Dataset extract
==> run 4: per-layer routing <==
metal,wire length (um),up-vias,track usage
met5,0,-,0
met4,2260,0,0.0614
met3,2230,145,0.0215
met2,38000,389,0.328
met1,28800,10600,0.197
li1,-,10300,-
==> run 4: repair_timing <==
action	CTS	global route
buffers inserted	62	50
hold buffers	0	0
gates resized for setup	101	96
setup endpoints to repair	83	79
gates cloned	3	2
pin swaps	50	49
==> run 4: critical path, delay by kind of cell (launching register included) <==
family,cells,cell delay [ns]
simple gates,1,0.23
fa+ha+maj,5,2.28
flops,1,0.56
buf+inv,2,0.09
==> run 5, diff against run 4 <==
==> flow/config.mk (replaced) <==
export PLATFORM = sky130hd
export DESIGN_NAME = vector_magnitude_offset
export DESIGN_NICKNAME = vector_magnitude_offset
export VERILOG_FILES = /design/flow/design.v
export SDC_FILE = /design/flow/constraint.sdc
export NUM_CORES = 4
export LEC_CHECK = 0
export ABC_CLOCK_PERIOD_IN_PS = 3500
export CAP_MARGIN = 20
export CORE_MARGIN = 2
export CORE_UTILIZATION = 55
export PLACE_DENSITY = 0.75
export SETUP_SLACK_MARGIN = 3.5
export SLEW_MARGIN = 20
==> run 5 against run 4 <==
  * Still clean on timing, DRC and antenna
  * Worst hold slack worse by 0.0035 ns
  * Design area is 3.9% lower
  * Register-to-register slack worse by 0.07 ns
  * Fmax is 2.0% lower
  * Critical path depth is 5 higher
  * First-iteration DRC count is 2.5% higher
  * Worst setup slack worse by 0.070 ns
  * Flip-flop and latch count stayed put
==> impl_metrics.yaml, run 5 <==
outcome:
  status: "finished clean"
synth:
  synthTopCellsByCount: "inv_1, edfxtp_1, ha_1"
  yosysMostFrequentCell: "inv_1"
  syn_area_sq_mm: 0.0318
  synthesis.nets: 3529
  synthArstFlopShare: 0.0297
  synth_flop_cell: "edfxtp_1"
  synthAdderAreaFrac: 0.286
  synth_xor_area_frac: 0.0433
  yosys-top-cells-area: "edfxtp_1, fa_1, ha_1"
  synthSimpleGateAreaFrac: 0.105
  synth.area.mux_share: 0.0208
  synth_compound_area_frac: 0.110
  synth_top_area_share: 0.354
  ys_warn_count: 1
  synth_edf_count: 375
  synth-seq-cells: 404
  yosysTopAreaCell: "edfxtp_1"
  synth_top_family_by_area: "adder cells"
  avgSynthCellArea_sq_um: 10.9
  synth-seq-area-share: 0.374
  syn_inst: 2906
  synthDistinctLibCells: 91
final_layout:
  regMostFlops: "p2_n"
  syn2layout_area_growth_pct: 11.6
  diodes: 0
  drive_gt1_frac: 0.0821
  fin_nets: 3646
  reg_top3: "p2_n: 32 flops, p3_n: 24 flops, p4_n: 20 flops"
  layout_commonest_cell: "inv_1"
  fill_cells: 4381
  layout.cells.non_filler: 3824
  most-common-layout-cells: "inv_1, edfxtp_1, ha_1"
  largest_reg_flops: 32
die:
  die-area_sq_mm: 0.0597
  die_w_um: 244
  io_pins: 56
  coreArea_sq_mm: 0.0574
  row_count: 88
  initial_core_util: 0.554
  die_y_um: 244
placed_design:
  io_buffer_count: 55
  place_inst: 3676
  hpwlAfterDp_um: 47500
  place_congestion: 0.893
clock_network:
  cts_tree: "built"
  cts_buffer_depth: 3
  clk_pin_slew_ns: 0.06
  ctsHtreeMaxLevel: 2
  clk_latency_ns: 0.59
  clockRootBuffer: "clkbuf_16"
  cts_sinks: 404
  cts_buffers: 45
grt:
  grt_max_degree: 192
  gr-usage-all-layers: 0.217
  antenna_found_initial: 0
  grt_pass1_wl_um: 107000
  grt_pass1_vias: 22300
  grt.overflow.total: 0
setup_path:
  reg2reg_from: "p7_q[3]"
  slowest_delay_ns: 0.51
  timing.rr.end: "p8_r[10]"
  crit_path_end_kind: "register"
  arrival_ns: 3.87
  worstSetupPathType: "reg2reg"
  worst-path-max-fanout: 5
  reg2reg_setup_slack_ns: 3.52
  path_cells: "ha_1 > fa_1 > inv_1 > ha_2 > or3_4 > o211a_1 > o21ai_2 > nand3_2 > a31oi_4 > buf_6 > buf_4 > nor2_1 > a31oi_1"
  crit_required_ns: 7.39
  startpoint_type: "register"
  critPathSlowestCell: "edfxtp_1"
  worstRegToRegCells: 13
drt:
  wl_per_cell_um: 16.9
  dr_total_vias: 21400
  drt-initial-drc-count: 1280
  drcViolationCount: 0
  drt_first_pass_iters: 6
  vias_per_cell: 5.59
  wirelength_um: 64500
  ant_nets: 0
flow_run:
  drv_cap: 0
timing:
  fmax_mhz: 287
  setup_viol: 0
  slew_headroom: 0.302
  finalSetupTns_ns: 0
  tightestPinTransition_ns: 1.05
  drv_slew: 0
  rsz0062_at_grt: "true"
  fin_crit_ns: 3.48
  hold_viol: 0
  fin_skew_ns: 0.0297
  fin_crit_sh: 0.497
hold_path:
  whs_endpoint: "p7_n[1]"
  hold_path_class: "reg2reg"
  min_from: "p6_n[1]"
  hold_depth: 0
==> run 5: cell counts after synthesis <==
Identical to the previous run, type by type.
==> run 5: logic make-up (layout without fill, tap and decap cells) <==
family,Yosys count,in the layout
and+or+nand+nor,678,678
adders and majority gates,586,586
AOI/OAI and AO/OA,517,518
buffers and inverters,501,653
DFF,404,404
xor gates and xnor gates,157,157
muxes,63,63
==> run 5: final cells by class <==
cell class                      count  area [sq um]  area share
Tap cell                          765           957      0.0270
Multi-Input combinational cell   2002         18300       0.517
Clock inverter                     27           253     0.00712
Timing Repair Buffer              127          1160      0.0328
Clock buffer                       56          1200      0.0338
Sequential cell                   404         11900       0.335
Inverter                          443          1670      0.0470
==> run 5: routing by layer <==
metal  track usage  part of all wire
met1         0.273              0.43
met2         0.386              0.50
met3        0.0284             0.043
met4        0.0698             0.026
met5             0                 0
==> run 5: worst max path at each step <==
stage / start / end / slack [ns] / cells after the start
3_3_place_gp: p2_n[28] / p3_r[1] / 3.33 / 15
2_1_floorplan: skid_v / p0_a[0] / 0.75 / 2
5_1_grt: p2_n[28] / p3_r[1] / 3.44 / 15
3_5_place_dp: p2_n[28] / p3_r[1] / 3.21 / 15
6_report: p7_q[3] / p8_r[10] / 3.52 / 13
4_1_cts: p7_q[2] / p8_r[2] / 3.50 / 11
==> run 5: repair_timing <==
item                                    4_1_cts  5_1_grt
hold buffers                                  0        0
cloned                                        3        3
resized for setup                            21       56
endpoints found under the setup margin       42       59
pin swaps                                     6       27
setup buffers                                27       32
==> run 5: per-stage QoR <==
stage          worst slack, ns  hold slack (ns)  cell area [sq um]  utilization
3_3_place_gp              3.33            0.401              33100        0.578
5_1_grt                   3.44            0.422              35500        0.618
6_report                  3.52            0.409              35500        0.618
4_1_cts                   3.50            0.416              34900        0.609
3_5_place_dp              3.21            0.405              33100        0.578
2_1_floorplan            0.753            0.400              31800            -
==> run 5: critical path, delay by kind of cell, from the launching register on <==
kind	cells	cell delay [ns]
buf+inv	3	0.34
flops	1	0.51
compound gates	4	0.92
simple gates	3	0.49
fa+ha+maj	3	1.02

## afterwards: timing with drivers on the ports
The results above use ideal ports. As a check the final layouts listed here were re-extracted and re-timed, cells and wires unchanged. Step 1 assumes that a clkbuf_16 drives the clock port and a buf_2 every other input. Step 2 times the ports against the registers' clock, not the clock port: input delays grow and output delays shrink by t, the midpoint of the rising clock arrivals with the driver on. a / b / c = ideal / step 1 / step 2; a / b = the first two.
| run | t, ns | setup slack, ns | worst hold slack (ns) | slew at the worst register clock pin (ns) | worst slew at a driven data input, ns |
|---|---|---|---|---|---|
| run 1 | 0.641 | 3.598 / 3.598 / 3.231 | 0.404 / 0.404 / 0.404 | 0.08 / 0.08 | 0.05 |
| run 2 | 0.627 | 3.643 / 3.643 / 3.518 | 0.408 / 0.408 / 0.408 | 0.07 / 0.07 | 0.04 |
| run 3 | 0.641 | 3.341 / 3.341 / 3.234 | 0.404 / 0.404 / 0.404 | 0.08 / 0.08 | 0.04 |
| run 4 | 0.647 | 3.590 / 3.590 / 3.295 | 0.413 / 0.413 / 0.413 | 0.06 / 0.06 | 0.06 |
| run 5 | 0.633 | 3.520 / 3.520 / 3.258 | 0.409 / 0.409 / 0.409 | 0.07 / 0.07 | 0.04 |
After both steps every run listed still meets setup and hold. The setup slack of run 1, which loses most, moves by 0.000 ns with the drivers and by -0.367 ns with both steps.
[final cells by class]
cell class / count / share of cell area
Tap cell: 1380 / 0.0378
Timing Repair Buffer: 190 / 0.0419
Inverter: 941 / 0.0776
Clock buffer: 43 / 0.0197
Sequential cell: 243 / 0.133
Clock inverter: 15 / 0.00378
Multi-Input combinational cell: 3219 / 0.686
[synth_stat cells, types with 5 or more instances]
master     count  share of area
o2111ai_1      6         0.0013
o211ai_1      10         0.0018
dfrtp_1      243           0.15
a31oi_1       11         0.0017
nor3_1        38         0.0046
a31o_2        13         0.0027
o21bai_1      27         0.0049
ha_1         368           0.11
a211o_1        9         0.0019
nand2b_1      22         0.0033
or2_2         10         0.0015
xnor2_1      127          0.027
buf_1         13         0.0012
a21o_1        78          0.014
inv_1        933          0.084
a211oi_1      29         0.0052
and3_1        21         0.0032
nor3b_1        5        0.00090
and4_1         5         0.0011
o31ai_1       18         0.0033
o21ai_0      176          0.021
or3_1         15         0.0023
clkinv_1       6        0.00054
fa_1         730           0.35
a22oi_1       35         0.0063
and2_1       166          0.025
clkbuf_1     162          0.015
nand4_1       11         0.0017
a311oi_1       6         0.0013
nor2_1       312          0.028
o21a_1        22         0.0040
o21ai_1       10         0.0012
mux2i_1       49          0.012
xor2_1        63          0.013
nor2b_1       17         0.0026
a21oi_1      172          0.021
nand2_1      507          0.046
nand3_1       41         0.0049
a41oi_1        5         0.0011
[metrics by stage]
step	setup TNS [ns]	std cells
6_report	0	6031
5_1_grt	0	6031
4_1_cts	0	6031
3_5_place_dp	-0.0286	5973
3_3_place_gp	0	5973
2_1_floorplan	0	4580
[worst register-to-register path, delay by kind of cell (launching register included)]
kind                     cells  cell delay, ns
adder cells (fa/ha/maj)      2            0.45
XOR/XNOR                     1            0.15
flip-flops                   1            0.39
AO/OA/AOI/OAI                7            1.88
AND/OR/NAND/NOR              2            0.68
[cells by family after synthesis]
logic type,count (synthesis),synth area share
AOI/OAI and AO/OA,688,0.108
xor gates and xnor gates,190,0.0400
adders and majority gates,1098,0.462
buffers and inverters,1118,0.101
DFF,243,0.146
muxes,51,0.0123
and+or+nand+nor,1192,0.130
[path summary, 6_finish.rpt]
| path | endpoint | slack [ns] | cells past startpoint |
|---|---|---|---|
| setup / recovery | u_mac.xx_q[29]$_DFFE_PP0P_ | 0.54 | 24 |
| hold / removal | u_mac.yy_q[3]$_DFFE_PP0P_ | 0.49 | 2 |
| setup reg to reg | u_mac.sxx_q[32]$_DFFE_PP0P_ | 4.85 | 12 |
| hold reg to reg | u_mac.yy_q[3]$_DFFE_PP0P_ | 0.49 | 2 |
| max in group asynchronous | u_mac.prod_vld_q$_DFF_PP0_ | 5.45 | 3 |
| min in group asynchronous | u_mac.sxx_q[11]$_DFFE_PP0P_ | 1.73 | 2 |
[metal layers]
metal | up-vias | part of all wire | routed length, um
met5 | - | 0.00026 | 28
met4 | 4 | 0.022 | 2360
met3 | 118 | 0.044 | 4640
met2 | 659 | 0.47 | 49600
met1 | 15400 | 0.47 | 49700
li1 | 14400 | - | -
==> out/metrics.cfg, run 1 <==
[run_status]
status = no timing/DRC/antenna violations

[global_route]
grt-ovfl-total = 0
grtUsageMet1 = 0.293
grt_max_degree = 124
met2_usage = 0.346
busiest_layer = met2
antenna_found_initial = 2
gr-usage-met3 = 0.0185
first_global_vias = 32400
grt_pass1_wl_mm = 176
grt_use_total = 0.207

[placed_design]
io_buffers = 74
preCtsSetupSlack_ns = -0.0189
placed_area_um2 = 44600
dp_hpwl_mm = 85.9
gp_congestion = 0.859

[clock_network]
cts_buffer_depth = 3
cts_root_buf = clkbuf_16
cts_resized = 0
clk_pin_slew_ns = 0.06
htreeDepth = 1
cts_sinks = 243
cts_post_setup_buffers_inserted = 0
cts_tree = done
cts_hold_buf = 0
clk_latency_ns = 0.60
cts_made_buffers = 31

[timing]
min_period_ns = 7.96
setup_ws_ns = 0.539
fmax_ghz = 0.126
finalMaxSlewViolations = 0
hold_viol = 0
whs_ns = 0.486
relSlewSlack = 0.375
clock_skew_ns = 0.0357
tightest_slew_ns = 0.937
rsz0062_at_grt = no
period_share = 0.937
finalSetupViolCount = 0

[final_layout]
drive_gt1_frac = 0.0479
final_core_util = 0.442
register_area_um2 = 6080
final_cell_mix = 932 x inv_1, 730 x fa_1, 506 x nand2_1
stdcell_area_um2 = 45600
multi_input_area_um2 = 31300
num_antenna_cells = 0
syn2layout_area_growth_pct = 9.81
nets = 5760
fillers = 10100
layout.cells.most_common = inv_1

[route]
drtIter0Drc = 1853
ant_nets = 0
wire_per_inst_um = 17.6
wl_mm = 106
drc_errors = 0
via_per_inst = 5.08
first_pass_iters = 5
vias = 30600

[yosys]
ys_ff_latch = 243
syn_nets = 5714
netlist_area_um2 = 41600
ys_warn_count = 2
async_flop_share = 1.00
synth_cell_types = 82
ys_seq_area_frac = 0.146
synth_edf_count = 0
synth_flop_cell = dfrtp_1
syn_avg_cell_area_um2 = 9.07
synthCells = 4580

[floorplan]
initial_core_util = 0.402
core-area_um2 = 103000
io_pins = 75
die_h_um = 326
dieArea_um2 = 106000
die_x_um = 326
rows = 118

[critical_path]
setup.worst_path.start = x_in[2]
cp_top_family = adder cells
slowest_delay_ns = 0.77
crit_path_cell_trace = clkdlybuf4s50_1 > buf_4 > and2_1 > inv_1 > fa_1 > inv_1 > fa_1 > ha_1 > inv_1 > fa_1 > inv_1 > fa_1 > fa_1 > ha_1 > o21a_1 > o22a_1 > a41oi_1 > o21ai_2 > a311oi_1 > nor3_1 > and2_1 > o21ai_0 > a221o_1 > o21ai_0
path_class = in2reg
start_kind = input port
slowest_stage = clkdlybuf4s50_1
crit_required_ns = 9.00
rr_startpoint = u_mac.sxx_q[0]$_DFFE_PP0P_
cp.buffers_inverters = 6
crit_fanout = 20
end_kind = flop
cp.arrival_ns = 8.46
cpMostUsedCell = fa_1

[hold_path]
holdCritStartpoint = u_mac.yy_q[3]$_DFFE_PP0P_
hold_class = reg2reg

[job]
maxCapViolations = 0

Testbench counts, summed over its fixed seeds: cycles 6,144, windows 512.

Description of the task
Among the records, find the lines that contain "ports" and copy each of them.

Completed task
## afterwards: timing with drivers on the ports
The results above use ideal ports. As a check the final layouts listed here were re-extracted and re-timed, cells and wires unchanged. Step 1 assumes that a clkbuf_16 drives the clock port and a buf_2 every other input. Step 2 times the ports against the registers' clock, not the clock port: input delays grow and output delays shrink by t, the midpoint of the rising clock arrivals with the driver on. a / b / c = ideal / step 1 / step 2; a / b = the first two.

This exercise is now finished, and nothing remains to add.